Dear friend,
is how it begins
Without a goodbye
Is how it ends
I've been writing a lot lately. A lot of it very different from how I normally write. A lot of it messy. I write on my phone, in my notes, my journal or any paper that's handy. sometimes even on my body, I do it constantly. Words run through my head all the time. A hook, or a rhythm. Sometimes other people's words gets stuck there too. And it just replays over and over. I've been very busy lately, I'm loving what my life is turning out to be. I'm very happy, surprsingly. But I'm also very tired. That does not go away. Not just physically, but also mentally. I like being warm, I love it actually. And I worry in these long months, I do not want to turn cold.
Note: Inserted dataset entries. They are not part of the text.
### src/rtl/bcd_mul_sequencer.sv
// rtl/bcd_mul_sequencer.sv - BCD multiplier sequencer over a shared 4x4 digit multiplier (optional CHECK_DIGITS_EN)
//
// Feeds one digit pair per cycle to an external combinational digit multiplier.
// Each digit product is scaled by 10^(i+j) and added to a binary accumulator.
// Define CHECK_DIGITS_EN to reject operands that contain digits above 9.
// With it, such operands give result=0 and err=1. Without it, err is tied low.

module bcd_mul_sequencer #(
  parameter int NDIG = 2,
  parameter int PW   = 15
) (
  input  logic              clk_i,
  input  logic              rst_i,
  input  logic              op_valid_i,
  output logic              op_ready_o,
  input  logic [4*NDIG-1:0] a_bcd_i,
  input  logic [4*NDIG-1:0] b_bcd_i,
  output logic [3:0]        dig_a_o,
  output logic [3:0]        dig_b_o,
  input  logic [7:0]        dig_p_i,
  output logic              res_valid_o,
  input  logic              res_ready_i,
  output logic [PW-1:0]     result_o,
  output logic              err_o,
  output logic              busy_o
);

  localparam int IW   = (NDIG > 1) ? $clog2(NDIG) : 1;
  localparam int NPOW = 2 * NDIG - 1;
  localparam logic [IW-1:0] LAST = IW'(NDIG - 1);

  typedef enum logic [1:0] {
    S_IDLE = 2'd0,
    S_MUL  = 2'd1,
    S_DONE = 2'd2
  } state_e;

  state_e            state_q, state_d;
  logic [4*NDIG-1:0] a_q, a_d, b_q, b_d;
  logic [IW-1:0]     i_q, i_d, j_q, j_d;
  logic [PW-1:0]     acc_q, acc_d;
  logic [PW-1:0]     result_q, result_d;
  logic              res_valid_q, res_valid_d;
  logic              skip_mul;

  logic [3:0]        dig_a_sel, dig_b_sel;
  logic [IW:0]       exp_sum;
  logic [PW-1:0]     scale;
  logic [PW-1:0]     term;

  // 10^e, built with a fixed loop bound so it folds to a constant per call site
  function automatic logic [PW-1:0] pow10(input int e);
    logic [PW-1:0] p;
    p = PW'(1);
    for (int n = 0; n < NPOW; n++) begin
      if (n < e) p = p * PW'(10);
    end
    return p;
  endfunction

`ifdef CHECK_DIGITS_EN
  logic err_q, err_d;
  logic op_bad;

  // Any nibble above 9 is not a BCD digit
  function automatic logic has_bad_digit(input logic [4*NDIG-1:0] v);
    logic bad;
    bad = 1'b0;
    for (int k = 0; k < NDIG; k++) begin
      if (v[k*4 +: 4] > 4'd9) bad = 1'b1;
    end
    return bad;
  endfunction

  assign op_bad   = has_bad_digit(a_bcd_i) | has_bad_digit(b_bcd_i);
  // A flagged operation spends a single cycle in MUL and skips all digit products
  assign skip_mul = err_q;
  assign err_o    = err_q;
`else
  assign skip_mul = 1'b0;
  assign err_o    = 1'b0;
`endif

  // Select the current digit pair from the registered indices
  always_comb begin
    dig_a_sel = 4'd0;
    dig_b_sel = 4'd0;
    for (int k = 0; k < NDIG; k++) begin
      if (i_q == IW'(k)) dig_a_sel = a_q[k*4 +: 4];
      if (j_q == IW'(k)) dig_b_sel = b_q[k*4 +: 4];
    end
  end

  // Look up the decimal weight 10^(i+j) of the current digit pair
  always_comb begin
    exp_sum = {1'b0, i_q} + {1'b0, j_q};
    scale   = '0;
    for (int k = 0; k < NPOW; k++) begin
      if (int'(exp_sum) == k) scale = pow10(k);
    end
  end

  assign term = PW'(dig_p_i) * scale;

  // The multiplier sees digits only while products are being accumulated
  assign dig_a_o = (state_q == S_MUL && !skip_mul) ? dig_a_sel : 4'd0;
  assign dig_b_o = (state_q == S_MUL && !skip_mul) ? dig_b_sel : 4'd0;

  assign op_ready_o  = (state_q == S_IDLE) && !rst_i;
  assign busy_o      = (state_q != S_IDLE);
  assign res_valid_o = res_valid_q;
  assign result_o    = result_q;

  // Next-state logic: accept, walk i (inner) then j (outer), then hold the result
  always_comb begin
    state_d     = state_q;
    a_d         = a_q;
    b_d         = b_q;
    i_d         = i_q;
    j_d         = j_q;
    acc_d       = acc_q;
    result_d    = result_q;
    res_valid_d = res_valid_q;
`ifdef CHECK_DIGITS_EN
    err_d       = err_q;
`endif
    case (state_q)
      S_IDLE: begin
        if (op_valid_i) begin
          a_d     = a_bcd_i;
          b_d     = b_bcd_i;
          acc_d   = '0;
          i_d     = '0;
          j_d     = '0;
          state_d = S_MUL;
`ifdef CHECK_DIGITS_EN
          err_d   = op_bad;
`endif
        end
      end
      S_MUL: begin
        if (skip_mul) begin
          result_d    = '0;
          res_valid_d = 1'b1;
          state_d     = S_DONE;
        end else begin
          acc_d = acc_q + term;
          if (i_q == LAST) begin
            i_d = '0;
            if (j_q == LAST) begin
              result_d    = acc_q + term;
              res_valid_d = 1'b1;
              state_d     = S_DONE;
            end else begin
              j_d = j_q + IW'(1);
            end
          end else begin
            i_d = i_q + IW'(1);
          end
        end
      end
      S_DONE: begin
        if (res_ready_i) begin
          res_valid_d = 1'b0;
          state_d     = S_IDLE;
        end
      end
      default: begin
        state_d = S_IDLE;
      end
    endcase
  end

  // State and datapath registers; reset aborts any operation in flight
  always_ff @(posedge clk_i or posedge rst_i) begin
    if (rst_i) begin
      state_q     <= S_IDLE;
      a_q         <= '0;
      b_q         <= '0;
      i_q         <= '0;
      j_q         <= '0;
      acc_q       <= '0;
      result_q    <= '0;
      res_valid_q <= 1'b0;
`ifdef CHECK_DIGITS_EN
      err_q       <= 1'b0;
`endif
    end else begin
      state_q     <= state_d;
      a_q         <= a_d;
      b_q         <= b_d;
      i_q         <= i_d;
      j_q         <= j_d;
      acc_q       <= acc_d;
      result_q    <= result_d;
      res_valid_q <= res_valid_d;
`ifdef CHECK_DIGITS_EN
      err_q       <= err_d;
`endif
    end
  end

endmodule
<file path="src/rtl/al4s3b_wb_master.sv">
// Single-outstanding Wishbone initiator: valid/ready command in, one classic WB cycle, valid/ready response out.
// Optional ACK timeout watchdog enabled by defining WB_MASTER_TIMEOUT_EN.
module al4s3b_wb_master #(
    parameter int                      ADDRWIDTH          = 17,
    parameter int                      DATAWIDTH          = 32,
    parameter int                      TIMEOUT_CNTR_WIDTH = 8,
    parameter int                      TIMEOUT_CYCLES     = 255,
    parameter logic [DATAWIDTH-1:0]    TIMEOUT_READ_VALUE = 32'hBAD_FAB_AC
) (
    input  logic                     WBs_CLK_i,
    input  logic                     WBs_RST_i,
    input  logic                     cmd_valid_i,
    output logic                     cmd_ready_o,
    input  logic                     cmd_we_i,
    input  logic [ADDRWIDTH-1:0]     cmd_adr_i,
    input  logic [DATAWIDTH/8-1:0]   cmd_byte_stb_i,
    input  logic [DATAWIDTH-1:0]     cmd_dat_i,
    output logic                     rsp_valid_o,
    input  logic                     rsp_ready_i,
    output logic [DATAWIDTH-1:0]     rsp_dat_o,
    output logic                     rsp_err_o,
    output logic [ADDRWIDTH-1:0]     WBs_ADR_o,
    output logic [DATAWIDTH/8-1:0]   WBs_BYTE_STB_o,
    output logic [DATAWIDTH-1:0]     WBs_WR_DAT_o,
    output logic                     WBs_CYC_o,
    output logic                     WBs_STB_o,
    output logic                     WBs_WE_o,
    output logic                     WBs_RD_o,
    input  logic [DATAWIDTH-1:0]     WBs_RD_DAT_i,
    input  logic                     WBs_ACK_i,
    output logic                     busy_o
);

    localparam int STBW = DATAWIDTH / 8;

    if (TIMEOUT_CYCLES < 1 || TIMEOUT_CYCLES > (2 ** TIMEOUT_CNTR_WIDTH) - 1) begin : g_bad_cfg
        $error("TIMEOUT_CYCLES must fit in TIMEOUT_CNTR_WIDTH bits and be nonzero");
    end

    typedef enum logic [1:0] {S_IDLE, S_BUS, S_RESP} state_t;

    state_t                 r_state;
    state_t                 w_next;
    logic                   w_accept;
    logic                   w_done;
    logic                   w_tmo_hit;
    logic [DATAWIDTH-1:0]   w_rsp_dat;

    logic                   r_cmd_ready;
    logic                   r_rsp_valid;
    logic [DATAWIDTH-1:0]   r_rsp_dat;
    logic                   r_rsp_err;
    logic [ADDRWIDTH-1:0]   r_adr;
    logic [STBW-1:0]        r_byte_stb;
    logic [DATAWIDTH-1:0]   r_wr_dat;
    logic                   r_cyc;
    logic                   r_we;
    logic                   r_rd;

`ifdef WB_MASTER_TIMEOUT_EN
    localparam logic [TIMEOUT_CNTR_WIDTH-1:0] TMO_LAST = TIMEOUT_CNTR_WIDTH'(TIMEOUT_CYCLES - 1);
    logic [TIMEOUT_CNTR_WIDTH-1:0] r_tmo;

    // Counter holds (BUS cycle number - 1); expiry fires on the last permitted BUS cycle.
    always_ff @(posedge WBs_CLK_i) begin
        if (WBs_RST_i || w_accept)
            r_tmo <= '0;
        else if (r_state == S_BUS)
            r_tmo <= r_tmo + 1'b1;
    end

    assign w_tmo_hit = (r_state == S_BUS) && !WBs_ACK_i && (r_tmo == TMO_LAST);
`else
    assign w_tmo_hit = 1'b0;
`endif

    always_ff @(posedge WBs_CLK_i) begin
        if (WBs_RST_i)
            r_state <= S_IDLE;
        else
            r_state <= w_next;
    end

    always_comb begin
        w_next    = r_state;
        w_accept  = 1'b0;
        w_done    = 1'b0;
        w_rsp_dat = '0;
        case (r_state)
            S_IDLE: begin
                if (cmd_valid_i && r_cmd_ready) begin
                    w_accept = 1'b1;
                    w_next   = S_BUS;
                end
            end
            S_BUS: begin
                // ACK takes priority over a simultaneous timeout expiry.
                if (WBs_ACK_i) begin
                    w_done    = 1'b1;
                    w_rsp_dat = r_we ? '0 : WBs_RD_DAT_i;
                    w_next    = S_RESP;
                end else if (w_tmo_hit) begin
                    w_done    = 1'b1;
                    w_rsp_dat = TIMEOUT_READ_VALUE;
                    w_next    = S_RESP;
                end
            end
            S_RESP: begin
                if (rsp_ready_i)
                    w_next = S_IDLE;
            end
            default: w_next = S_IDLE;
        endcase
    end

    always_ff @(posedge WBs_CLK_i) begin
        if (WBs_RST_i) begin
            r_cmd_ready <= 1'b0;
            r_rsp_valid <= 1'b0;
            r_rsp_dat   <= '0;
            r_rsp_err   <= 1'b0;
            r_adr       <= '0;
            r_byte_stb  <= '0;
            r_wr_dat    <= '0;
            r_cyc       <= 1'b0;
            r_we        <= 1'b0;
            r_rd        <= 1'b0;
        end else begin
            r_cmd_ready <= (w_next == S_IDLE);
            if (w_accept) begin
                r_cyc      <= 1'b1;
                r_we       <= cmd_we_i;
                r_rd       <= !cmd_we_i;
                r_adr      <= cmd_adr_i;
                r_byte_stb <= cmd_we_i ? cmd_byte_stb_i : {STBW{1'b1}};
                r_wr_dat   <= cmd_dat_i;
            end
            if (w_done) begin
                r_cyc       <= 1'b0;
                r_we        <= 1'b0;
                r_rd        <= 1'b0;
                r_rsp_valid <= 1'b1;
                r_rsp_dat   <= w_rsp_dat;
                r_rsp_err   <= w_tmo_hit && !WBs_ACK_i;
            end
            if (r_state == S_RESP && rsp_ready_i)
                r_rsp_valid <= 1'b0;
        end
    end

    assign cmd_ready_o    = r_cmd_ready;
    assign rsp_valid_o    = r_rsp_valid;
    assign rsp_dat_o      = r_rsp_dat;
`ifdef WB_MASTER_TIMEOUT_EN
    assign rsp_err_o      = r_rsp_err;
`else
    assign rsp_err_o      = 1'b0;
`endif
    assign WBs_ADR_o      = r_adr;
    assign WBs_BYTE_STB_o = r_byte_stb;
    assign WBs_WR_DAT_o   = r_wr_dat;
    assign WBs_CYC_o      = r_cyc;
    assign WBs_STB_o      = r_cyc;
    assign WBs_WE_o       = r_we;
    assign WBs_RD_o       = r_rd;
    assign busy_o         = (r_state != S_IDLE);

endmodule

</file>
I pray that my fingertips will nurture the fireplace in your soul. But I can only hope. Somedays are darker than others, and some are not dark at all. I call the dark days nothing. They are not worthy of a name, not worthy of recognition, not worthy of blame. I am scared of being dragged back, after months of hard work. I'm worried I will get all messed up again. I have to forgive myself when I'm weak, it doesn't always happen but I'm working on it. I'm always working on it. And I am gentle with myself when I fail, because I tend to fail a lot. I'm failing right now, in a sense. But it's okay, I'll delete this soon anyways, and tomorrow is only a few hours away.